Мы не знали старой жизни, при которой родились и жили наши родители, но, по их рассказам, она была жестокой, бесправной и беспросветной. Мы читали щемящие душу стихи об «убогой и обильной» Руси, мысленно боролись вместе с Дубровским против помещичьего произвола, возмущались «салтыковщиной» и «Человеком в футляре», после недолгих размышлений целиком отдавали свое сердце «Оводу» и Павке Корчагину, самым справедливым и смелым из наших литературных героев.

Нас не надо было убеждать в правом деле Советской власти речами и философскими трактатами. Наши родители вышли из рабочих и крестьян. Иные, полуграмотные, как, например, мой отец, командовали производством и, случалось, умирали, надорвавшись на стройке, завещая, чтобы мы доучились, стали инженерами и учеными, образованными людьми.

Наша школа четко давала нам понять, что хорошо, а что плохо. Причем все – и жизнь с ее прошлым и настоящим, и человеческие помыслы, и черты характера – рисовалось двумя красками: белой и черной. Никаких полутонов и компромиссов. Мы знали наизусть и полностью разделяли проникновенные и глубоко выстраданные мысли Николая Островского о том, что «жизнь человеку дается один раз и прожить ее надо так, чтобы не было мучительно больно за бесцельно прожитые годы…». Но как прожить? Отдать жизнь «самому прекрасному в мире – борьбе за освобождение человечества».

…Сначала я хотел написать эту фразу почти без изменения в своем заявлении о приеме в партию и отнести его политруку.

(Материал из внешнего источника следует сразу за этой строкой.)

This design comes from an exercise in tuning for small area on the open sky130 flow, not from production work.
Only simulation tests tie the RTL to the original design; equivalence was not proved.
No activity file was given, so power comes from the tool's default toggle rates.

==> flow/design.v (outline; a module is shown in full before it is edited, if it fits) <==
// module fchain: 251 lines
// module booth_mac: 985 lines
module fchain (
    input  wire        clk,
    input  wire        rst,         
    input  wire        clr,         
    input  wire [2:0]  cic_order,   
    input  wire [8:0]  cic_m,       
    input  wire [4:0]  cic_shift,   
    input  wire [4:0]  n2,          
    input  wire [4:0]  m2,          
    input  wire [4:0]  s2,          
    input  wire [3:0]  n3,          
    input  wire [3:0]  m3,          
    input  wire [4:0]  s3,          
    input  wire        coef_we,
    input  wire [4:0]  coef_addr,
    input  wire [23:0] coef_data,
    input  wire        in_valid,
    input  wire        in_bit,
    output reg         out_valid,
    output wire [23:0] out_data,
    output wire        out_sat
);
  // ...
==> flow/run.sh <==
#!/bin/bash
# synth_recipe.tcl (not shown) runs the flow's synth.tcl, then flattens the netlist and writes it again
# the make line also repeats each setting of config.mk as NAME=value (left out here)
make -C /OpenROAD-flow-scripts/flow DESIGN_CONFIG=/design/flow/config.mk WORK_HOME=/design/flow/orfs CLKGATE_MAP_FILE= SYNTH_SCRIPT=/design/flow/synth_recipe.tcl finish
==> flow/config.mk <==
export PLATFORM = sky130hd
export DESIGN_NAME = fchain
export DESIGN_NICKNAME = fchain
export VERILOG_FILES = /design/flow/design.v
export SDC_FILE = /design/flow/constraint.sdc
export NUM_CORES = 4
export LEC_CHECK = 0
export ABC_AREA = 1
export CAP_MARGIN = 20
export CORE_MARGIN = 2
export CORE_UTILIZATION = 60
export SLEW_MARGIN = 20
==> flow/constraint.sdc <==
create_clock -name core_clock -period 12.0 [get_ports {clk}]
set_input_delay 2.4000 -clock core_clock [delete_from_list [all_inputs] [get_ports {clk}]]
set_output_delay 2.4000 -clock core_clock [all_outputs]
set_load 0.01 [all_outputs]
This design comes from an exercise in tuning for small area on the open sky130 flow, not from production work.
At most, simulation tests tie the RTL to the original design; equivalence was not proved.
Function not checked in run 2: the RTL went through the layout flow alone.
Power is estimated from default activity; no workload was simulated.

===== flow/config.mk =====
export PLATFORM = sky130hd
export DESIGN_NAME = row_pwm
export DESIGN_NICKNAME = row_pwm
export VERILOG_FILES = /design/flow/design.v
export SDC_FILE = /design/flow/constraint.sdc
export NUM_CORES = 4
export LEC_CHECK = 0
export CAP_MARGIN = 20
export CORE_MARGIN = 2
export CORE_UTILIZATION = 25
export PLACE_DENSITY = 0.45
export SLEW_MARGIN = 20

===== flow/constraint.sdc =====
create_clock -name core_clock -period 20.0 [get_ports {clk}]
set_input_delay 4.0000 -clock core_clock [delete_from_list [all_inputs] [get_ports {clk}]]
set_output_delay 4.0000 -clock core_clock [all_outputs]
set_load 0.01 [all_outputs]

===== flow/design.v =====
module row_pwm (
    input  wire        clk,
    input  wire        rst,
    input  wire        tick,         
    input  wire        row_a,        
    input  wire [16:0] cfg_period,   
    input  wire        gstart,       
    input  wire        wr_duty,
    input  wire        wr_phase,
    input  wire [2:0]  wr_ch,
    input  wire [16:0] wr_data,      
    output reg  [7:0]  out,
    output reg  [16:0] cnt,
    output reg         wrap
);
    reg  [16:0] per;
    wire [16:0] pmin    = row_a ? 17'd2500 : 17'd500;
    wire [16:0] cfg_cl  = (cfg_period < pmin) ? pmin :
                          (cfg_period > 17'd100000) ? 17'd100000 : cfg_period;
    wire [16:0] cnt_inc = cnt + 17'd1;
    wire        at_end  = (cnt_inc >= per);
    wire        do_wrap = gstart || (tick && at_end);
    wire [16:0] cnt_nx  = do_wrap ? 17'd0 : (tick ? cnt_inc : cnt);
    wire [16:0] per_nx  = do_wrap ? cfg_cl : per;
    reg  [8:0]  gap;
    reg  [7:0]  frac;
    reg  [7:0]  m;
    wire        hit     = tick && !do_wrap && (gap == 9'd1);
    wire [8:0]  fsum    = {1'b0, frac} + {1'b0, per[7:0]};
    always @(posedge clk) begin
        if (rst) begin
            m    <= 8'd1;
            gap <= 9'd19;           
            frac <= 8'd136;          
        end else if (do_wrap) begin
            m    <= 8'd1;
            gap <= per_nx[16:8];
            frac <= per_nx[7:0];
        end else if (tick) begin
            if (gap == 9'd1) begin
                m    <= m + 8'd1;
                gap <= per[16:8] + {8'd0, fsum[8]};
                frac <= fsum[7:0];
            end else begin
                gap <= gap - 9'd1;
            end
        end
    end
    always @(posedge clk) begin
        if (rst) begin
            cnt  <= 17'd0;
            per  <= 17'd5000;
            wrap <= 1'b0;
        end else begin
            cnt  <= cnt_nx;
            per  <= per_nx;
            wrap <= do_wrap;
        end
    end
    reg  [16:0] duty_w  [0:7];
    reg  [7:0]  phase_w [0:7];
    reg  [16:0] duty_a  [0:7];
    reg  [7:0]  phase_a [0:7];
    reg  [16:0] rem     [0:7];
    reg  [16:0] mq      [0:7];   
    reg  [16:0] mp      [0:7];   
    reg  [4:0]  ecnt    [0:7];   
    reg         ra      [0:7];   
    integer i;
    reg  [16:0] dn;
    reg         st;
    reg  [17:0] sum;
    reg  [16:0] tr, tminv, tc;
    always @(posedge clk) begin
        if (rst) begin
            out <= 8'd0;
            for (i = 0; i < 8; i = i + 1) begin
                duty_w[i]  <= 17'd0;
                duty_a[i]  <= 17'd0;
                phase_w[i] <= 8'd32 * i[7:0];
                phase_a[i] <= 8'd32 * i[7:0];
                rem[i]     <= 17'd0;
                mq[i]      <= 17'd0;
            end
        end else begin
            for (i = 0; i < 8; i = i + 1) begin
                if (do_wrap) begin
                    duty_a[i]  <= duty_w[i];
                    phase_a[i] <= phase_w[i];
                end
                dn = do_wrap ? duty_w[i] : duty_a[i];
                st = do_wrap ? (phase_w[i] == 8'd0) : (hit && phase_a[i] == m);
                sum = {1'b0, rem[i]} + (mq[i][0] ? {1'b0, mp[i]} : 18'd0);
                tr = sum[17:1];
                tminv = ra[i] ? 17'd100 : 17'd20;
                if (tr < tminv)
                    tc = tminv;
                else if (mp[i] - tr < tminv)
                    tc = mp[i] - tminv;
                else
                    tc = tr;
                if (dn == 17'd0) begin
                    rem[i] <= 17'd0;
                    mq[i]  <= 17'd0;
                    out[i] <= 1'b0;
                end else if (dn[16]) begin
                    rem[i] <= 17'd0;
                    mq[i]  <= 17'd0;
                    out[i] <= 1'b1;
                end else if (st) begin
                    rem[i]  <= 17'd0;
                    mq[i]   <= {1'b1, dn[15:0]};
                    mp[i]   <= per_nx;
                    ecnt[i] <= 5'd0;
                    ra[i]   <= row_a;
                    out[i]  <= 1'b1;
                end else if (mq[i] != 17'd0) begin
                    if (mq[i][16:1] == 16'd1) begin
                        rem[i] <= tc - 17'd1 - {12'd0, ecnt[i]} - {16'd0, tick};
                        mq[i]  <= 17'd0;
                    end else begin
                        rem[i]  <= tr;
                        mq[i]   <= mq[i] >> 1;
                        ecnt[i] <= ecnt[i] + {4'd0, tick};
                    end
                end else if (tick && rem[i] != 17'd0) begin
                    rem[i] <= rem[i] - 17'd1;
                end else if (tick) begin
                    out[i] <= 1'b0;
                end
            end
            if (wr_duty)
                duty_w[wr_ch] <= wr_data;
            if (wr_phase)
                phase_w[wr_ch] <= wr_data[7:0];
        end
    end
endmodule

===== flow/run.sh =====
#!/bin/bash
# synth_recipe.tcl (not shown) runs the flow's synth.tcl, then flattens the netlist and writes it again
# the make line also repeats each setting of config.mk as NAME=value (left out here)
make -C /OpenROAD-flow-scripts/flow DESIGN_CONFIG=/design/flow/config.mk WORK_HOME=/design/flow/orfs CLKGATE_MAP_FILE= SYNTH_SCRIPT=/design/flow/synth_recipe.tcl finish

==> results_dict.tcl, run 1 <==
set metrics [dict create \
    cp.required_ns 20.60 \
    final_common_cell "nand2_1" \
    synth_fp_nets 8176 \
    first_iter_violations 4452 \
    fin_crit_sh 0.481 \
    n_fill_cell 27300 \
    dr.pass1.iters 6 \
    critPathMaxFanout 31 \
    cts_post_setup_buffers_inserted 0 \
    synth_area_per_cell_um2 8.41 \
    drive_gt1_frac 0.0576 \
    die_w_um 513 \
    grt_pass1_wl_um 337000 \
    stdcell_area_mm2 0.0732 \
    grt_pass1_vias 54600 \
    crit_path_start "mq[2][0]" \
    fin_worst_skew_ns 0.0721 \
    max_freq_mhz 104 \
    routed_wl_um 221000 \
    leakage_nw 28.0 \
    r2r-end "rem[2][8]" \
    initial_utilization 0.252 \
    cpPeakStageDelay_ns 0.93 \
    outcome "timing/DRC/antenna clean" \
    setup-tns-final_ns 0 \
    seq_power_share 0.230 \
    drcViolationCount 0 \
    core_area_mm2 0.257 \
    place.gp.congestion 0.876 \
    dpl_worst_slack_ns 10.49 \
    place_inst 10900 \
    ant_nets 0 \
    rr_worst_depth 35 \
    fin_nets 8109 \
    synth_edf_count 384 \
    crit_type "flop to flop" \
    internal_power_w 0.00560 \
    synthFlopType "dfxtp_1" \
    yosysWarnings 8 \
    cap_violations 0 \
    htree_levels 3 \
    netSwitchingFraction 0.455 \
    grtUsageTotal 0.163 \
    slowest_stage "nor4_2" \
    tightest_slew_ns 1.17 \
    clockBufferDepth 3 \
    synth_seq_area_share 0.345 \
    numCtsBuffers 114 \
    routed_via_density 5.08 \
    final_cell_mix "nand2_1, a21oi_1, nor2_1" \
    dpl_cell_area_mm2 0.0692 \
    peakVddDrop_mv 0.111 \
    clk-insertion-delay-late_ns 0.78 \
    hold_class "flop to flop" \
    portBuffers 69 \
    die_area_mm2 0.263 \
    cts_hold_buf 0 \
    ioPinCount 70 \
    vias 56600 \
    post-dp-hpwl_um 163000 \
    synth_seq_cells 924 \
    worst_slack_ns 10.37 \
    grt_overflow_total 0 \
    arrival_ns 10.23 \
    cp-start-kind "flop" \
    worstReg2RegStart "mq[2][0]" \
    r2r_setup_slack_ns 10.37 \
    rsz0062_at_grt "false" \
    final_hold_viol_count 0 \
    endpoint "rem[2][8]" \
    relSlewSlack 0.215 \
    grt_max_degree 152 \
    area_growth_pct 13.0 \
    async_reset_ff_frac 0 \
    synth.distinct_cells 121 \
    wl_per_cell_um 19.9 \
    clk_pin_slew_ns 0.06 \
    worstSetupEndpointType "flop" \
    layout.cells.non_filler 11100 \
    min_period_ns 9.63 \
    maxSlewViolCount 0 \
    numClockSinks 924 \
    switchingPower_w 0.00468 \
    p_per_area_mw_per_mm2 140 \
    cts_root_buffer "clkbuf_16" \
    syn_area_mm2 0.0648 \
    syn_inst 7697 \
    p_comb_frac 0.562 \
    antenna_found_initial 36 \
    clockPowerShare 0.208 \
    finalSetupViolations 0 \
    cts_tree "done" \
    rows 186 \
    cts_resized 0 \
    die_y_um 513 \
]
-- cell type report --
class | count | area (µm²) | area share
Multi-Input combinational cell | 6125 | 40100 | 0.548
Clock buffer | 147 | 3110 | 0.0425
Sequential cell | 924 | 22300 | 0.305
Antenna cell | 20 | 50.0 | 0.000684
Timing Repair Buffer | 170 | 1450 | 0.0198
Tap cell | 3384 | 4230 | 0.0579
Clock inverter | 70 | 763 | 0.0104
Inverter | 295 | 1110 | 0.0151
-- power by group through the flow --
stage | registers [W] | clock network, W | logic [W]
global route | 0.00238 | 0.00226 | 0.00644
finish | 0.00236 | 0.00213 | 0.00578
floorplan | 0.00231 | 0 | 0.00436
global placement | 0.00240 | 0 | 0.00568
detailed placement | 0.00240 | 0 | 0.00570
CTS | 0.00236 | 0.00219 | 0.00575
-- routing by layer --
layer	vias up	track usage	share of wire
met1	27300	0.217	0.46
li1	27800	-	-
met5	-	0	0.000063
met2	1243	0.279	0.48
met3	254	0.0150	0.042
met4	4	0.0459	0.023
-- flip-flops by register name (all words and copies together) (netlist names), 9 cells and up --
signal / count
cnt: 17
duty_a: 136
duty_w: 136
ecnt: 40
gap: 9
mp: 136
mq: 136
per: 17
phase_a: 64
phase_w: 64
rem: 136
-- critical path: cells and delay by family, from the launching register on --
kind                     cells  cell delay [ns]
buffers and inverters        3             0.48
AO/OA/AOI/OAI               11             2.48
multiplexers                 1             0.26
AND/OR/NAND/NOR             13             3.33
XOR/XNOR                     2             0.44
flip-flops                   1             0.76
adder cells (fa/ha/maj)      5             1.71
-- synthesized netlist by cell type (all sizes together), types with 107 or more instances --
cell | count | area (µm²)
nor3 | 216 | 1100
edfxtp | 384 | 11500
nor2 | 688 | 2590
a211oi | 107 | 816
nand2 | 848 | 3180
a21o | 143 | 1070
nand2b | 107 | 669
a21oi | 698 | 3510
nand3 | 128 | 641
o21ai | 301 | 1510
nor4 | 179 | 1130
xnor2 | 324 | 2840
inv | 292 | 1100
clkbuf | 312 | 1170
ha | 418 | 5230
and2 | 414 | 2590
xor2 | 264 | 2340
dfxtp | 540 | 10800
-- per-stage QoR --
stage,power (W),hold WS [ns],utilization
final,0.0103,0.443,0.285
after global routing,0.0111,0.459,0.284
after CTS,0.0103,0.446,0.284
after detailed placement,0.00810,0.445,0.269
after global placement,0.00809,0.438,0.269
after floorplan,0.00667,0.432,-
-- logic make-up after synthesis --
logic type / count (synthesis) / synth area share
flip-flops: 924 / 0.345
AO/OA/AOI/OAI: 1920 / 0.192
adder cells (fa/ha/maj): 462 / 0.0902
multiplexers: 126 / 0.0199
AND/OR/NAND/NOR: 3016 / 0.230
buffers and inverters: 648 / 0.0379
XOR/XNOR: 601 / 0.0845
-- how the worst min path moves through the flow --
stage                    from   endpoint  cells past startpoint
detailed placement  mq[6][14]  mq[6][13]                      2
global route        mq[5][12]  mq[5][11]                      2
finish              mq[5][12]  mq[5][11]                      2
floorplan           mq[6][14]  mq[6][13]                      2
CTS                 mq[5][12]  mq[5][11]                      2
global placement     mq[6][9]   mq[6][8]                      2
==> inputs of run 2 (changes only) <==
==> flow/design.v (replaced) <==
module row_pwm (
    input  wire        clk,
    input  wire        rst,
    input  wire        tick,         
    input  wire        row_a,        
    input  wire [16:0] cfg_period,   
    input  wire        gstart,       
    input  wire        wr_duty,
    input  wire        wr_phase,
    input  wire [2:0]  wr_ch,
    input  wire [16:0] wr_data,      
    output reg  [7:0]  out,
    output reg  [16:0] cnt,
    output reg         wrap
);
    reg  [16:0] per;
    wire [16:0] pmin    = row_a ? 17'd2500 : 17'd500;
    wire [16:0] tmin    = row_a ? 17'd100  : 17'd20;
    wire [16:0] cfg_cl  = (cfg_period < pmin) ? pmin :
                          (cfg_period > 17'd100000) ? 17'd100000 : cfg_period;
    wire        at_end  = (cnt >= per - 17'd1);
    wire        do_wrap = gstart || (tick && at_end);
    wire [16:0] cnt_nx  = do_wrap ? 17'd0 : (tick ? cnt + 17'd1 : cnt);
    wire [16:0] per_nx  = do_wrap ? cfg_cl : per;
    reg  [16:0] duty_w  [0:7];
    reg  [7:0]  phase_w [0:7];
    reg  [16:0] duty_a  [0:7];
    reg  [7:0]  phase_a [0:7];
    reg  [16:0] rem     [0:7];
    integer i;
    reg  [16:0] duty_n  [0:7];
    reg  [7:0]  phase_n [0:7];
    reg  [24:0] st_prod [0:7];
    reg  [33:0] on_prod [0:7];
    reg  [16:0] st      [0:7];
    reg  [16:0] ton_raw [0:7];
    reg  [16:0] ton     [0:7];
    always @(*) begin
        for (i = 0; i < 8; i = i + 1) begin
            duty_n[i]  = do_wrap ? duty_w[i]  : duty_a[i];
            phase_n[i] = do_wrap ? phase_w[i] : phase_a[i];
            st_prod[i] = phase_n[i] * per_nx;
            on_prod[i] = duty_n[i] * per_nx;
            st[i]      = st_prod[i][24:8];
            ton_raw[i] = on_prod[i][32:16];
            if (ton_raw[i] < tmin)
                ton[i] = tmin;
            else if (per_nx - ton_raw[i] < tmin)
                ton[i] = per_nx - tmin;
            else
                ton[i] = ton_raw[i];
        end
    end
    always @(posedge clk) begin
        if (rst) begin
            cnt     <= 17'd0;
            per     <= 17'd5000;
            wrap    <= 1'b0;
            out     <= 8'd0;
            for (i = 0; i < 8; i = i + 1) begin
                duty_w[i]  <= 17'd0;
                duty_a[i]  <= 17'd0;
                phase_w[i] <= 8'd32 * i[7:0];
                phase_a[i] <= 8'd32 * i[7:0];
                rem[i]     <= 17'd0;
            end
        end else begin
            cnt  <= cnt_nx;
            per  <= per_nx;
            wrap <= do_wrap;
            for (i = 0; i < 8; i = i + 1) begin
                if (do_wrap) begin
                    duty_a[i]  <= duty_w[i];
                    phase_a[i] <= phase_w[i];
                end
                if (duty_n[i] == 17'd0) begin
                    rem[i] <= 17'd0;
                    out[i] <= 1'b0;
                end else if (duty_n[i] >= 17'h10000) begin
                    rem[i] <= 17'd0;
                    out[i] <= 1'b1;
                end else if ((tick || do_wrap) && cnt_nx == st[i]) begin
                    rem[i] <= ton[i] - 17'd1;
                    out[i] <= 1'b1;
                end else if (tick && rem[i] != 17'd0) begin
                    rem[i] <= rem[i] - 17'd1;
                end else if (tick) begin
                    out[i] <= 1'b0;
                end
            end
            if (wr_duty)
                duty_w[wr_ch] <= (wr_data > 17'h10000) ? 17'h10000 : wr_data;
            if (wr_phase)
                phase_w[wr_ch] <= wr_data[7:0];
        end
    end
endmodule
==> run 2 against run 1 <==
  * Die area is 130% higher
  * Register-to-register slack worse by 8.0 ns
  * Clock skew is 0.0034 ns higher
  * Critical path depth is 14 higher
  * Non-clock buffer count is 392 higher
  * Largest cell class unchanged
  * Total power grew to 2.7 times the previous value
  * Hold slack better by 0.037 ns
  * Maximum frequency is 48% lower
==> results_dict.tcl, run 2 <==
set metrics [dict create \
    place_inst 25800 \
    cts_tree "done" \
    numCtsBuffers 85 \
    layout.cells.non_filler 26000 \
    synth_top_area_frac 0.336 \
    post-dp-hpwl_um 470000 \
    min_period_ns 18.63 \
    synth_seq_area_share 0.0919 \
    grt_max_degree 83 \
    drcViolationCount 0 \
    synth.largest_area_cell "fa_1" \
    antenna_found_initial 76 \
    routed_wl_um 620000 \
    synth_area_per_cell_um2 8.09 \
    fin_worst_skew_ns 0.0755 \
    hold_class "flop to flop" \
    routed_via_density 4.94 \
    synth_seq_cells 579 \
    critPathMaxFanout 17 \
    initial_utilization 0.251 \
    rows 282 \
    rr_worst_depth 55 \
    die_area_mm2 0.598 \
    stdcell_area_mm2 0.163 \
    synth_fp_nets 22100 \
    syn_area_mm2 0.148 \
    r2r_setup_slack_ns 2.42 \
    arrival_ns 19.38 \
    ant_nets 0 \
    largestRegisters "duty_a (136), duty_w (136), rem (136)" \
    cts_hold_buf 0 \
    worstSetupEndpointType "flop" \
    place.gp.congestion 0.924 \
    clk-insertion-delay-late_ns 0.85 \
    dpl_cell_area_mm2 0.160 \
    area_growth_pct 10.2 \
    ioPinCount 70 \
    cts_root_buffer "clkbuf_16" \
    peakVddDrop_mv 0.243 \
    syn_inst 18300 \
    grt_pass1_wl_um 907000 \
    cts_post_setup_buffers_inserted 0 \
    portBuffers 69 \
    htree_levels 3 \
    dr.pass1.iters 6 \
    hold_depth 2 \
    critPathMostFrequentCell "fa_1" \
    final_common_cell "inv_1" \
    synthFlopType "dfxtp_1" \
    leakage_nw 76.2 \
    p_per_area_mw_per_mm2 173 \
    multi_input_area_mm2 0.119 \
    finalSetupViolations 0 \
    setup-tns-final_ns 0 \
    grtUsageTotal 0.204 \
    cp.required_ns 20.75 \
    fin_crit_sh 0.932 \
    yosysWarnings 11 \
    core_area_mm2 0.590 \
    clockBufferDepth 4 \
    grt_pass1_vias 131000 \
    tightest_slew_ns 1.25 \
    outcome "timing/DRC/antenna clean" \
    cts_resized 0 \
    die_w_um 773 \
    vias 129000 \
    maxSlewViolCount 0 \
    cpPeakStageDelay_ns 0.80 \
    async_reset_ff_frac 0 \
    cp-start-kind "primary input" \
    rsz0062_at_grt "false" \
    fin_nets 21900 \
    synth.distinct_cells 128 \
    relSlewSlack 0.165 \
    final_hold_viol_count 0 \
    drive_gt1_frac 0.0536 \
    slowest_stage "clkdlybuf4s50_1" \
    grt_overflow_total 0 \
    die_y_um 773 \
    final_cell_mix "inv_1, nand2_1, nor2_1" \
    synth_edf_count 200 \
    synthTopCellsByCount "inv_1, nand2_1, nor2_1" \
    wl_per_cell_um 23.8 \
    synth.area.top_cells "fa_1, ha_1, inv_1" \
    whs_ns 0.480 \
    crit_type "primary input to flop" \
    numClockSinks 579 \
    regArea_mm2 0.0136 \
    clk_pin_slew_ns 0.06 \
    cap_violations 0 \
    max_freq_mhz 53.7 \
    first_iter_violations 11000 \
    n_fill_cell 63900 \
    yosysMostFrequentCell "inv_1" \
]
## run 2: cell types whose count changed after synthesis, moves of 90 or more
cell and delta:
nand3_1 +90, fa_1 +2463, xor2_1 -108, and2_1 -170, mux2i_1 +282, clkbuf_1 +461
nor2_1 +1803, ha_1 +896, edfxtp_1 -184, nand2_1 +1686, dfxtp_1 -161, a21oi_1 -165
inv_1 +3015
## run 2: area by class of cell
cell class                      instances  share of cell area
Timing Repair Buffer                  562              0.0287
Multi-Input combinational cell      13500               0.732
Sequential cell                       579              0.0834
Clock inverter                         42             0.00301
Antenna cell                           78             0.00120
Clock buffer                          111              0.0147
Tap cell                             7810              0.0600
Inverter                             3314              0.0767
## run 2: routing by layer
layer	global-route usage	routed length (µm)	up-vias
met5	0	89	-
met4	0.0762	25200	12
met3	0.0330	44300	794
met2	0.326	278000	4478
met1	0.276	272000	65900
li1	-	-	57400
## run 2: worst paths after layout
check           startpoint          to
max          cfg_period[5]  rem[2][12]
min             rem[7][14]  rem[7][14]
max reg2reg         per[2]  rem[2][12]
min reg2reg     rem[7][14]  rem[7][14]
## run 2: cells by family (layout without fill, tap and decap cells)
family / Yosys count / after routing / synth area share
buffers and inverters: 4178 / 4029 / 0.107
DFF: 579 / 579 / 0.0919
AOI/OAI and AO/OA: 2123 / 2123 / 0.0971
xor gates and xnor gates: 535 / 535 / 0.0322
muxes: 422 / 422 / 0.0289
and+or+nand+nor: 6635 / 6635 / 0.195
adders and majority gates: 3807 / 3807 / 0.448
other: 0 / 78 / 0
## run 2: worst max-delay path: cells and delay by family
family          cells  cell delay, ns
simple gates        9            2.29
mux                 1            0.18
fa+ha+maj          11            4.95
compound gates     16            5.35
buf+inv             9            2.05
xor+xnor            3            0.49
## run 2: report_power, final
part           internal [W]  leakage [nW]  switching, W
sequential          0.00140          5.04      0.000156
combinational       0.00941          69.8        0.0156
clock              0.000953          1.42      0.000688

Но потом подумал: при чем тут освобождение человечества, когда сейчас на карту поставлена судьба Родины? Не годится…

Мне вспомнились размышления А. П. Чехова о смысле жизни. Он призывал прожить ее «бодро, осмысленно, красиво». «Сейчас, когда враг у стен Москвы?» – думал я… и отверг Чехова. В то время я увлекался Горьким, и его рассуждения о том, что человек испытывает истинное счастье, когда «живет и работает для других», казались мне прекрасными, полностью отвечавшими моим убеждениям.

…Когда политрук Пронькин прочитал эти слова в моем заявлении (разумеется, без ссылки на источник), он снял фуражку, почесал затылок и сказал:

– Красиво! Ребята написали о том же, только попроще. А в общем- то, правильно…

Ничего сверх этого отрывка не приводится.